● **What you will do**:
Given the entries that follow, write out exactly the lines starting at the one containing "assign lsu_wready = lsu_i.wready;" and ending at the one containing "Cells that the tools add are included.", both ends included, and only those.

[[ Dataset records open ]]

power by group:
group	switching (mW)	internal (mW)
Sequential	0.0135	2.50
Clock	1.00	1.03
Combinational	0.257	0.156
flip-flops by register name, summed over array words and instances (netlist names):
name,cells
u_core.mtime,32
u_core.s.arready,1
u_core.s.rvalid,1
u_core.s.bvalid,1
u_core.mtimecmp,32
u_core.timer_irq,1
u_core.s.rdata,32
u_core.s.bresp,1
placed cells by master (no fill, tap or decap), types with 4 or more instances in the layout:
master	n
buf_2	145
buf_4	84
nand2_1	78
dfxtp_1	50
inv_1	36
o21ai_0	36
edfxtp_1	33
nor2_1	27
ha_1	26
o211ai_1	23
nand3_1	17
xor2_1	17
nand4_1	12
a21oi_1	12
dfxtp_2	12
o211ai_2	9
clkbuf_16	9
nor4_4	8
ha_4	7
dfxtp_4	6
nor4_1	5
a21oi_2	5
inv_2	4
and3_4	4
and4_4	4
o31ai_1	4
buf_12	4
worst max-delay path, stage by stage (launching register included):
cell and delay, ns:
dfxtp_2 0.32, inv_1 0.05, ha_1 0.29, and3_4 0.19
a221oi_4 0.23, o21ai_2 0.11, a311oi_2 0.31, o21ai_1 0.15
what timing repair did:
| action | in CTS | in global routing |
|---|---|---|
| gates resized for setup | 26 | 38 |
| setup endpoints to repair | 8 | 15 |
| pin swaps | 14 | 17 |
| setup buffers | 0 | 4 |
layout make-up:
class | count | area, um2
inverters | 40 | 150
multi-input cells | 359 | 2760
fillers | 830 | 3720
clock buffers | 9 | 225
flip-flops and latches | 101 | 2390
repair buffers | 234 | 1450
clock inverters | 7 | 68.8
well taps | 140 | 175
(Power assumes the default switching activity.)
### src/soc_settings.svh
`ifndef SOC_SETTINGS_SVH
`define SOC_SETTINGS_SVH

// bus widths
`define SOC_ADDR_W 32
`define SOC_DATA_W 32

// sram depth in words, index wraps
`define SOC_SRAM_WORDS 256

// uart transmit register
`define SOC_UART_ADDR 32'ha000_03f8

// clint timer registers
`define SOC_MTIME_ADDR 32'ha000_0048
`define SOC_MTIMECMP_ADDR 32'ha000_0050

`endif

### src/axi_pkg.sv
`include "soc_settings.svh"

package axi_pkg;

    localparam int axi_strb_w = `SOC_DATA_W / 8;

    typedef enum logic [1:0] {
        RESP_OKAY   = 2'b00,
        RESP_SLVERR = 2'b10
    } axi_resp_t;

    // crossbar routing target
    typedef enum logic [1:0] {
        SEL_SRAM,
        SEL_UART,
        SEL_CLINT
    } slave_sel_t;

    // byte lanes with strobe set take the new data
    function automatic logic [`SOC_DATA_W-1:0] strb_merge(
        input logic [`SOC_DATA_W-1:0] old_word,
        input logic [`SOC_DATA_W-1:0] new_word,
        input logic [axi_strb_w-1:0] strb
    );
        logic [`SOC_DATA_W-1:0] merged;
        merged = old_word;
        for (int i = 0; i < axi_strb_w; i++) begin
            if (strb[i]) begin
                merged[i*8 +: 8] = new_word[i*8 +: 8];
            end
        end
        return merged;
    endfunction

endpackage

### src/axi_lite_if.sv
`include "soc_settings.svh"

interface axi_lite_if;
    import axi_pkg::*;

    // read address
    logic [`SOC_ADDR_W-1:0] araddr;
    logic arvalid;
    logic arready;
    // read data
    logic [`SOC_DATA_W-1:0] rdata;
    axi_resp_t rresp;
    logic rvalid;
    logic rready;
    // write address
    logic [`SOC_ADDR_W-1:0] awaddr;
    logic awvalid;
    logic awready;
    // write data
    logic [`SOC_DATA_W-1:0] wdata;
    logic [axi_strb_w-1:0] wstrb;
    logic wvalid;
    logic wready;
    // write response
    axi_resp_t bresp;
    logic bvalid;
    logic bready;

    modport master (
        output araddr, arvalid, rready, awaddr, awvalid, wdata, wstrb, wvalid, bready,
        input arready, rdata, rresp, rvalid, awready, wready, bresp, bvalid
    );

    modport slave (
        input araddr, arvalid, rready, awaddr, awvalid, wdata, wstrb, wvalid, bready,
        output arready, rdata, rresp, rvalid, awready, wready, bresp, bvalid
    );

endinterface

### src/axi_arbiter.sv
module axi_arbiter (
    input logic clk,
    input logic rst_n,
    axi_lite_if.slave ifu,
    axi_lite_if.slave lsu,
    axi_lite_if.master m
);

    // 0 selects ifu, 1 selects lsu
    logic busy;
    logic gnt;
    logic last;
    logic sel;
    logic ifu_req;
    logic lsu_req;
    logic addr_hs;
    logic resp_hs;

    assign ifu_req = ifu.arvalid || ifu.awvalid;
    assign lsu_req = lsu.arvalid || lsu.awvalid;

    // held grant wins, otherwise pick combinationally
    always_comb begin
        if (busy) begin
            sel = gnt;
        end else if (ifu_req && lsu_req) begin
            sel = ~last;
        end else begin
            sel = lsu_req;
        end
    end

    // request side
    assign m.araddr  = sel ? lsu.araddr  : ifu.araddr;
    assign m.arvalid = sel ? lsu.arvalid : ifu.arvalid;
    assign m.rready  = sel ? lsu.rready  : ifu.rready;
    assign m.awaddr  = sel ? lsu.awaddr  : ifu.awaddr;
    assign m.awvalid = sel ? lsu.awvalid : ifu.awvalid;
    assign m.wdata   = sel ? lsu.wdata   : ifu.wdata;
    assign m.wstrb   = sel ? lsu.wstrb   : ifu.wstrb;
    assign m.wvalid  = sel ? lsu.wvalid  : ifu.wvalid;
    assign m.bready  = sel ? lsu.bready  : ifu.bready;

    // the master without the grant sees no ready or valid
    assign ifu.arready = !sel && m.arready;
    assign lsu.arready = sel && m.arready;
    assign ifu.awready = !sel && m.awready;
    assign lsu.awready = sel && m.awready;
    assign ifu.wready  = !sel && m.wready;
    assign lsu.wready  = sel && m.wready;
    assign ifu.rvalid  = !sel && m.rvalid;
    assign lsu.rvalid  = sel && m.rvalid;
    assign ifu.bvalid  = !sel && m.bvalid;
    assign lsu.bvalid  = sel && m.bvalid;

    // payloads are shared, qualified by valid
    assign ifu.rdata = m.rdata;
    assign lsu.rdata = m.rdata;
    assign ifu.rresp = m.rresp;
    assign lsu.rresp = m.rresp;
    assign ifu.bresp = m.bresp;
    assign lsu.bresp = m.bresp;

    assign addr_hs = (m.arvalid && m.arready) || (m.awvalid && m.awready);
    assign resp_hs = (m.rvalid && m.rready) || (m.bvalid && m.bready);

    // lock at the address handshake, free at the response handshake
    always_ff @(posedge clk) begin
        if (!rst_n) begin
            busy <= 1'b0;
            gnt  <= 1'b0;
            last <= 1'b1;
        end else if (busy && resp_hs) begin
            busy <= 1'b0;
            last <= gnt;
        end else if (!busy && addr_hs) begin
            busy <= 1'b1;
            gnt  <= sel;
        end
    end

endmodule

### src/flat_wrapper.sv
// flat-port wrapper written by rule: the top's interface ports become plain ports
module axi_arbiter_flat 
  (clk, rst_n, ifu_araddr, ifu_arvalid, ifu_rready, ifu_awaddr, ifu_awvalid, ifu_wdata, ifu_wstrb, ifu_wvalid, ifu_bready, ifu_arready, ifu_rdata, ifu_rresp, ifu_rvalid, ifu_awready, ifu_wready, ifu_bresp, ifu_bvalid, lsu_araddr, lsu_arvalid, lsu_rready, lsu_awaddr, lsu_awvalid, lsu_wdata, lsu_wstrb, lsu_wvalid, lsu_bready, lsu_arready, lsu_rdata, lsu_rresp, lsu_rvalid, lsu_awready, lsu_wready, lsu_bresp, lsu_bvalid, m_araddr, m_arvalid, m_rready, m_awaddr, m_awvalid, m_wdata, m_wstrb, m_wvalid, m_bready, m_arready, m_rdata, m_rresp, m_rvalid, m_awready, m_wready, m_bresp, m_bvalid);
  axi_lite_if ifu_i ();
  axi_lite_if lsu_i ();
  axi_lite_if m_i ();
  input logic clk;
  input logic rst_n;
  input wire logic [$bits(ifu_i.araddr)-1:0] ifu_araddr;
  input wire logic [$bits(ifu_i.arvalid)-1:0] ifu_arvalid;
  input wire logic [$bits(ifu_i.rready)-1:0] ifu_rready;
  input wire logic [$bits(ifu_i.awaddr)-1:0] ifu_awaddr;
  input wire logic [$bits(ifu_i.awvalid)-1:0] ifu_awvalid;
  input wire logic [$bits(ifu_i.wdata)-1:0] ifu_wdata;
  input wire logic [$bits(ifu_i.wstrb)-1:0] ifu_wstrb;
  input wire logic [$bits(ifu_i.wvalid)-1:0] ifu_wvalid;
  input wire logic [$bits(ifu_i.bready)-1:0] ifu_bready;
  output wire logic [$bits(ifu_i.arready)-1:0] ifu_arready;
  output wire logic [$bits(ifu_i.rdata)-1:0] ifu_rdata;
  output wire logic [$bits(ifu_i.rresp)-1:0] ifu_rresp;
  output wire logic [$bits(ifu_i.rvalid)-1:0] ifu_rvalid;
  output wire logic [$bits(ifu_i.awready)-1:0] ifu_awready;
  output wire logic [$bits(ifu_i.wready)-1:0] ifu_wready;
  output wire logic [$bits(ifu_i.bresp)-1:0] ifu_bresp;
  output wire logic [$bits(ifu_i.bvalid)-1:0] ifu_bvalid;
  input wire logic [$bits(lsu_i.araddr)-1:0] lsu_araddr;
  input wire logic [$bits(lsu_i.arvalid)-1:0] lsu_arvalid;
  input wire logic [$bits(lsu_i.rready)-1:0] lsu_rready;
  input wire logic [$bits(lsu_i.awaddr)-1:0] lsu_awaddr;
  input wire logic [$bits(lsu_i.awvalid)-1:0] lsu_awvalid;
  input wire logic [$bits(lsu_i.wdata)-1:0] lsu_wdata;
  input wire logic [$bits(lsu_i.wstrb)-1:0] lsu_wstrb;
  input wire logic [$bits(lsu_i.wvalid)-1:0] lsu_wvalid;
  input wire logic [$bits(lsu_i.bready)-1:0] lsu_bready;
  output wire logic [$bits(lsu_i.arready)-1:0] lsu_arready;
  output wire logic [$bits(lsu_i.rdata)-1:0] lsu_rdata;
  output wire logic [$bits(lsu_i.rresp)-1:0] lsu_rresp;
  output wire logic [$bits(lsu_i.rvalid)-1:0] lsu_rvalid;
  output wire logic [$bits(lsu_i.awready)-1:0] lsu_awready;
  output wire logic [$bits(lsu_i.wready)-1:0] lsu_wready;
  output wire logic [$bits(lsu_i.bresp)-1:0] lsu_bresp;
  output wire logic [$bits(lsu_i.bvalid)-1:0] lsu_bvalid;
  output wire logic [$bits(m_i.araddr)-1:0] m_araddr;
  output wire logic [$bits(m_i.arvalid)-1:0] m_arvalid;
  output wire logic [$bits(m_i.rready)-1:0] m_rready;
  output wire logic [$bits(m_i.awaddr)-1:0] m_awaddr;
  output wire logic [$bits(m_i.awvalid)-1:0] m_awvalid;
  output wire logic [$bits(m_i.wdata)-1:0] m_wdata;
  output wire logic [$bits(m_i.wstrb)-1:0] m_wstrb;
  output wire logic [$bits(m_i.wvalid)-1:0] m_wvalid;
  output wire logic [$bits(m_i.bready)-1:0] m_bready;
  input wire logic [$bits(m_i.arready)-1:0] m_arready;
  input wire logic [$bits(m_i.rdata)-1:0] m_rdata;
  input wire logic [$bits(m_i.rresp)-1:0] m_rresp;
  input wire logic [$bits(m_i.rvalid)-1:0] m_rvalid;
  input wire logic [$bits(m_i.awready)-1:0] m_awready;
  input wire logic [$bits(m_i.wready)-1:0] m_wready;
  input wire logic [$bits(m_i.bresp)-1:0] m_bresp;
  input wire logic [$bits(m_i.bvalid)-1:0] m_bvalid;
  assign ifu_i.araddr = ifu_araddr;
  assign ifu_i.arvalid = ifu_arvalid;
  assign ifu_i.rready = ifu_rready;
  assign ifu_i.awaddr = ifu_awaddr;
  assign ifu_i.awvalid = ifu_awvalid;
  assign ifu_i.wdata = ifu_wdata;
  assign ifu_i.wstrb = ifu_wstrb;
  assign ifu_i.wvalid = ifu_wvalid;
  assign ifu_i.bready = ifu_bready;
  assign ifu_arready = ifu_i.arready;
  assign ifu_rdata = ifu_i.rdata;
  assign ifu_rresp = ifu_i.rresp;
  assign ifu_rvalid = ifu_i.rvalid;
  assign ifu_awready = ifu_i.awready;
  assign ifu_wready = ifu_i.wready;
  assign ifu_bresp = ifu_i.bresp;
  assign ifu_bvalid = ifu_i.bvalid;
  assign lsu_i.araddr = lsu_araddr;
  assign lsu_i.arvalid = lsu_arvalid;
  assign lsu_i.rready = lsu_rready;
  assign lsu_i.awaddr = lsu_awaddr;
  assign lsu_i.awvalid = lsu_awvalid;
  assign lsu_i.wdata = lsu_wdata;
  assign lsu_i.wstrb = lsu_wstrb;
  assign lsu_i.wvalid = lsu_wvalid;
  assign lsu_i.bready = lsu_bready;
  assign lsu_arready = lsu_i.arready;
  assign lsu_rdata = lsu_i.rdata;
  assign lsu_rresp = lsu_i.rresp;
  assign lsu_rvalid = lsu_i.rvalid;
  assign lsu_awready = lsu_i.awready;
  assign lsu_wready = lsu_i.wready;
  assign lsu_bresp = lsu_i.bresp;
  assign lsu_bvalid = lsu_i.bvalid;
  assign m_araddr = m_i.araddr;
  assign m_arvalid = m_i.arvalid;
  assign m_rready = m_i.rready;
  assign m_awaddr = m_i.awaddr;
  assign m_awvalid = m_i.awvalid;
  assign m_wdata = m_i.wdata;
  assign m_wstrb = m_i.wstrb;
  assign m_wvalid = m_i.wvalid;
  assign m_bready = m_i.bready;
  assign m_i.arready = m_arready;
  assign m_i.rdata = m_rdata;
  assign m_i.rresp = m_rresp;
  assign m_i.rvalid = m_rvalid;
  assign m_i.awready = m_awready;
  assign m_i.wready = m_wready;
  assign m_i.bresp = m_bresp;
  assign m_i.bvalid = m_bvalid;
  axi_arbiter u_core (.clk(clk), .rst_n(rst_n), .ifu(ifu_i), .lsu(lsu_i), .m(m_i));
endmodule
### config.mk
export PLATFORM = sky130hd
export DESIGN_NAME = axi_arbiter_flat
export DESIGN_NICKNAME = d
export VERILOG_FILES = /design/src/axi_pkg.sv /design/src/axi_lite_if.sv /design/src/axi_arbiter.sv /design/src/flat_wrapper.sv
export VERILOG_INCLUDE_DIRS = /design/src
export SDC_FILE = /design/constraint.sdc
export NUM_CORES = 1
export LEC_CHECK = 0
export BUFFER_PORTS_ARGS = -buffer_cell sky130_fd_sc_hd__clkbuf_2
export CORE_AREA = 2 2 169 171
export DETAILED_ROUTE_END_ITERATION = 7
export DIE_AREA = 0 0 171 173
export PLACE_DENSITY = 0.31
export SYNTH_ARGS = -nofsm -noshare
export SYNTH_HDL_FRONTEND = slang
export SYNTH_SLANG_ARGS = --single-unit
### constraint.sdc
create_clock -name clk -period 2.5 [get_ports clk]
set_clock_uncertainty 0.2 [all_clocks]
set_input_delay 0.625 -clock clk [delete_from_list [all_inputs] [get_ports clk]]
set_output_delay 0.625 -clock clk [all_outputs]
set_load 0.03 [all_outputs]
**Word level (Yosys, flattened, before mapping)**

Cells that the tools add are included.

- Register bits after elaboration: 3
- Bits in latches: 0
- RAM bits: 0
- Memory bits (read-only): 0
- Input port bits: 253
- Output and inout bits: 187
- Logic and storage cells: 42
- Memories: 0

- $add $sub $neg: 0
- Multiply operators: 0
- Div/mod/pow operators: 0
- Order comparisons: 0
- Equal/unequal tests: 0
- Shifts and indexed selects: 0
- Multiplexer cells: 11
- Bitwise gates (word level): 3
- Reductions and logical operators: 25

Operator list:

| cell | number |
|---|---|
| 32-bit 2-to-1 mux | 3 |
| 1-bit logical AND | 17 |
| 1-bit 2-to-1 mux | 7 |
| 1-bit logical OR | 4 |
| 4-bit 2-to-1 mux | 1 |
| 1-bit NOT | 3 |
| 1-bit logical NOT | 2 |
| 2-bit AND reduction | 1 |
| 2-bit OR reduction | 1 |

**Longest topological paths before layout**

- Depth after elaboration: 10
- Mapped depth: 8
- Gate-level depth less buffers: 5

**Worst setup path after synthesis**

No wires, ideal clock.

- Path type: input port to output port
- From: input port ifu_awvalid
- To: output port lsu_arready
- Arrival time: 1.766 ns
- Required time: 1.675 ns
- Slack: -0.091 ns
- Stages: 6
- Buffers on the path: 2
- Cells stage by stage: o21a_1 > nor2_2 > a21oi_1 > buf_4 > buf_4 > nor2_1

- Cells in the longest elaborated chain, start to end: 5

Ends and longest elaborated chain:

| element | RTL line | text |
|---|---|---|
| from (decl) | flat_wrapper.sv:13 | `input wire logic [$bits(ifu_i.awvalid)-1:0] ifu_awvalid;` |
| 1-bit logical OR | axi_arbiter.sv:19 | `assign ifu_req = ifu.arvalid \|\| ifu.awvalid;` |
| 1-bit logical AND | axi_arbiter.sv:26 | `end else if (ifu_req && lsu_req) begin` |
| 1-bit 2-to-1 mux | axi_arbiter.sv:26 |  |
| 1-bit 2-to-1 mux | axi_arbiter.sv:24 | `if (busy) begin` |
| 1-bit logical AND | axi_arbiter.sv:46 | `assign lsu.arready = sel && m.arready;` |
| to (decl) | flat_wrapper.sv:35 | `output wire logic [$bits(lsu_i.arready)-1:0] lsu_arready;` |

No other way between the ends.

**Final worst setup path**

- From: input port ifu_awvalid
- To: output port m_awaddr[0]

- Cells in the longest elaborated chain, start to end: 5

Ends and longest elaborated chain:

| element | RTL line | text |
|---|---|---|
| 1-bit logical OR | axi_arbiter.sv:19 |  |
| 1-bit logical AND | axi_arbiter.sv:26 |  |
| 1-bit 2-to-1 mux | axi_arbiter.sv:26 |  |
| 1-bit 2-to-1 mux | axi_arbiter.sv:24 |  |
| 32-bit 2-to-1 mux | axi_arbiter.sv:37 | `assign m.awaddr = sel ? lsu.awaddr : ifu.awaddr;` |
| to (decl) | flat_wrapper.sv:46 | `output wire logic [$bits(m_i.awaddr)-1:0] m_awaddr;` |

No other way between the ends.

==> key figures <==
Global routing
  – Congestion Overflow GR: 0
  – First-pass GRT wire length: 21000 um
  – Gr usage total: 9.13%
  – Largest net degree at the start of global routing: 29
  – Initial antenna violation count: 0
  – Vias in the first global route: 3848

Critical path
  – Startpoint types: primary input
  – CP endpoint kind: primary output
  – FF-to-FF Start: u_core.busy
  – Worst Path Arrival: 1840 ps
  – Reg2Reg Depth: 9
  – CP max-delay cell: o21a_4
  – R2r endpoint: u_core.gnt
  – Crit path required time: 1670 ps
  – Crit-path max FO: 6
  – Max incr delay on CP: 220 ps
  – Cell Chain, Critical Path: buf_6 -> o21a_4 -> nor2_4 -> a21oi_4 -> buf_12 -> buf_12 -> clkbuf_16 -> nand2_4 -> nand2_4 -> buf_8
  – R2r setup slk: 430 ps
  – Kind of critical path: primary input to primary output

Drt
  – WL met1: 5510 um
  – Met3 WL: 1090 um
  – DR iter-0 viols: 107
  – Final wirelength: 16000 um
  – Met2 Routed Length: 8900 um
  – Drc violations: 0
  – Initial DRT Pass Iterations: 4
  – DR vias: 3813
  – Top Layer Used: met4
  – Routed len/inst: 14.3 um
  – Antenna Nets Post-Route: 0
  – Vias per cell: 3.42

CTS
  – CTS Sinks: 3
  – CTS Buf Count: 3
  – CTS Hold Bufs: 0
  – Worst-skew pair later-pin latency: 220 ps
  – H-tree depth: 1
  – Clock Tree Buf Depth: 2
  – Clock root cell: clkbuf_16
  – Clock slew at reported path FFs: 30 ps
  – CTS tree: done

Timing
  – Worst slew pin tran: 224 ps
  – RSZ-0062 raised after global routing: true
  – WHS: 431 ps
  – Final hold vios: 0
  – Max Fclk: 0.375 GHz
  – Final setup violation count: 115
  – Total negative slack: -12380 ps
  – Final cycle utilization of the critical path: 107%
  – Pins Over Slew Limit: 0
  – Slew HR: 84.6%
  – Tmin final: 2660 ps
  – PnR worst setup slack: -164 ps

Synth
  – Most frequent cell after synthesis: nand2_1
  – Top cells by area, synth: nand2_1 (54%), buf_4 (28%), dfxtp_1 (2.7%)
  – Post-Syn Instances: 452
  – Post-synth cell types: 24
  – Top_reg_cell synth: dfxtp_1
  – Post-synth EDFFs: 0
  – Netlist Area Pre-Place: 2190 um2
  – Net count after synthesis: 705
  – Synth top area share: 54.3%
  – Mean Syn Cell Area: 4.85 um2
  – Post-synth ARST share: 0%
  – Yosys top cell by area: nand2_1
  – #FFs+latches synth: 3
  – Register area share after synthesis: 2.74%
  – YS warnings: 0
  – Most frequent cells after synthesis: nand2_1 (317), buf_4 (83), buf_2 (11)

Floorplan
  – Num rows: 61
  – Core ar.: 27600 um2
  – IO Count: 440
  – Die Wd: 171 um
  – Die height: 173 um
  – Initial Util: 7.93%
  – Die area: 29600 um2

Placement
  – Port bufs: 331
  – DPL Wire Length: 10700 um
  – Pre-CTS setup slack: -299 ps
  – DP Cell Count: 1087
  – Placer Congestion: 0.749

Power
  – Peak VDD IR: 0.000299 V
  – Pwr per Cell Area: 473 nW/um2
  – Leakage: 3.55 nW

Finish
  – Footprint of the multi-input gates: 2260 um2
  – Fin cells: 1114
  – Layout cell share with drive strength beyond 1: 78.1%
  – FF/Latch Area: 60.1 um2
  – Nets@finish: 990
  – FILL cells: 3088
  – Antenna fix cells: 0
  – Area grow syn2layout: 195%

Worst hold path
  – Hold Path Depth: 2
  – Worst hold path type: primary input to register
  – Hold path endpoint: u_core.last
  – Hold Path Origin: rst_n

Run status
  – Failing checks: negative setup slack
  – Status: finished, violations left

Run
  – Max cap viols: 0
[final cells by class]
cell class              instances  area share (%)
repair buffers                377            55.2
flip-flops and latches          3           0.930
well taps                     378            7.32
inverters                       5           0.290
clock buffers                   4            1.22
multi-input cells             347            35.0
[logic make-up (layout without fill, tap and decap cells)]
family,after synthesis,after routing,synth area share [%]
mux,4,4,1.88
simple gates,329,329,56.5
compound gates,14,14,5.83
buf+inv,102,386,33.0
flops,3,3,2.74
[stage by stage]
step | utilization, % | power, W | area, um2
3_3_place_gp | 14.1 | 0.00165 | 3900
4_1_cts | 19.4 | 0.00255 | 5360
6_report | 23.4 | 0.00306 | 6460
5_1_grt | 23.4 | 0.00322 | 6460
3_5_place_dp | 14.1 | 0.00164 | 3900
2_1_floorplan | - | 0.00125 | 2190
[cells in the final DEF, fill, tap and decap left out, drive strengths merged]
cell	synthesis	routed
nand2	317	317
clkbuf	1	231
buf	96	149
nor2	11	11
inv	5	5
mux2i	3	3
dfxtp	3	3
a22o	2	2
o21bai	2	2
a21oi	2	2
o21ai	2	2
o22ai	2	2
o21a	1	1
mux2	1	1
a22oi	1	1
a221oi	1	1
nand3	1	1
o311a	1	1
bufbuf	0	1
[how the worst max path moves through the flow]
| stage | slack [ps] | cells past startpoint | endpoint | from |
|---|---|---|---|---|
| after floorplan | -90 | 6 | lsu_arready | ifu_awvalid |
| after global placement | -260 | 8 | m_awaddr[24] | ifu_awvalid |
| after detailed placement | -300 | 8 | m_awaddr[24] | ifu_awvalid |
| after CTS | -220 | 9 | m_araddr[21] | ifu_arvalid |
| after global routing | -220 | 10 | m_awaddr[5] | ifu_awvalid |
| final | -160 | 10 | m_awaddr[0] | ifu_awvalid |
[power by group]
part	switching, W	leakage [nW]	total, W	internal [W]
registers	0.00000533	0.0247	0.0000589	0.0000536
clock network	0.0000419	0.0382	0.000252	0.000210
logic	0.00142	3.49	0.00275	0.00133
total	0.00147	3.55	0.00306	0.00159
[state kept, by name (all words and copies together) (netlist names)]
| register | flops |
|---|---|
| u_core.last | 1 |
| u_core.gnt | 1 |
| u_core.busy | 1 |
[layer usage]
metal	vias to the layer above	GRT usage [%]
met5	-	0
met4	0	3.43
met3	50	1.65
met2	204	17.5
met1	1699	9.73
li1	1860	-
[repair_timing]
item | 4_1_cts | 5_1_grt
pin swaps | 22 | 92
cloned | 8 | 8
resized for setup | 262 | 365
hold endpoints to repair | 0 | 0
setup endpoints to repair | 115 | 115
buffers inserted | 7 | 1
[worst max-delay path, delay by kind of cell]
family	cells	cell delay [ps]
AND/OR/NAND/NOR	3	240
buffers and inverters	5	680
AO/OA/AOI/OAI	2	270
(Power assumes the default switching activity.)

[[ Dataset records closed ]]

● **Exercise result**:
  assign lsu_wready = lsu_i.wready;
  assign lsu_bresp = lsu_i.bresp;
  assign lsu_bvalid = lsu_i.bvalid;
  assign m_araddr = m_i.araddr;
  assign m_arvalid = m_i.arvalid;
  assign m_rready = m_i.rready;
  assign m_awaddr = m_i.awaddr;
  assign m_awvalid = m_i.awvalid;
  assign m_wdata = m_i.wdata;
  assign m_wstrb = m_i.wstrb;
  assign m_wvalid = m_i.wvalid;
  assign m_bready = m_i.bready;
  assign m_i.arready = m_arready;
  assign m_i.rdata = m_rdata;
  assign m_i.rresp = m_rresp;
  assign m_i.rvalid = m_rvalid;
  assign m_i.awready = m_awready;
  assign m_i.wready = m_wready;
  assign m_i.bresp = m_bresp;
  assign m_i.bvalid = m_bvalid;
  axi_arbiter u_core (.clk(clk), .rst_n(rst_n), .ifu(ifu_i), .lsu(lsu_i), .m(m_i));
endmodule
### config.mk
export PLATFORM = sky130hd
export DESIGN_NAME = axi_arbiter_flat
export DESIGN_NICKNAME = d
export VERILOG_FILES = /design/src/axi_pkg.sv /design/src/axi_lite_if.sv /design/src/axi_arbiter.sv /design/src/flat_wrapper.sv
export VERILOG_INCLUDE_DIRS = /design/src
export SDC_FILE = /design/constraint.sdc
export NUM_CORES = 1
export LEC_CHECK = 0
export BUFFER_PORTS_ARGS = -buffer_cell sky130_fd_sc_hd__clkbuf_2
export CORE_AREA = 2 2 169 171
export DETAILED_ROUTE_END_ITERATION = 7
export DIE_AREA = 0 0 171 173
export PLACE_DENSITY = 0.31
export SYNTH_ARGS = -nofsm -noshare
export SYNTH_HDL_FRONTEND = slang
export SYNTH_SLANG_ARGS = --single-unit
### constraint.sdc
create_clock -name clk -period 2.5 [get_ports clk]
set_clock_uncertainty 0.2 [all_clocks]
set_input_delay 0.625 -clock clk [delete_from_list [all_inputs] [get_ports clk]]
set_output_delay 0.625 -clock clk [all_outputs]
set_load 0.03 [all_outputs]
**Word level (Yosys, flattened, before mapping)**

Cells that the tools add are included.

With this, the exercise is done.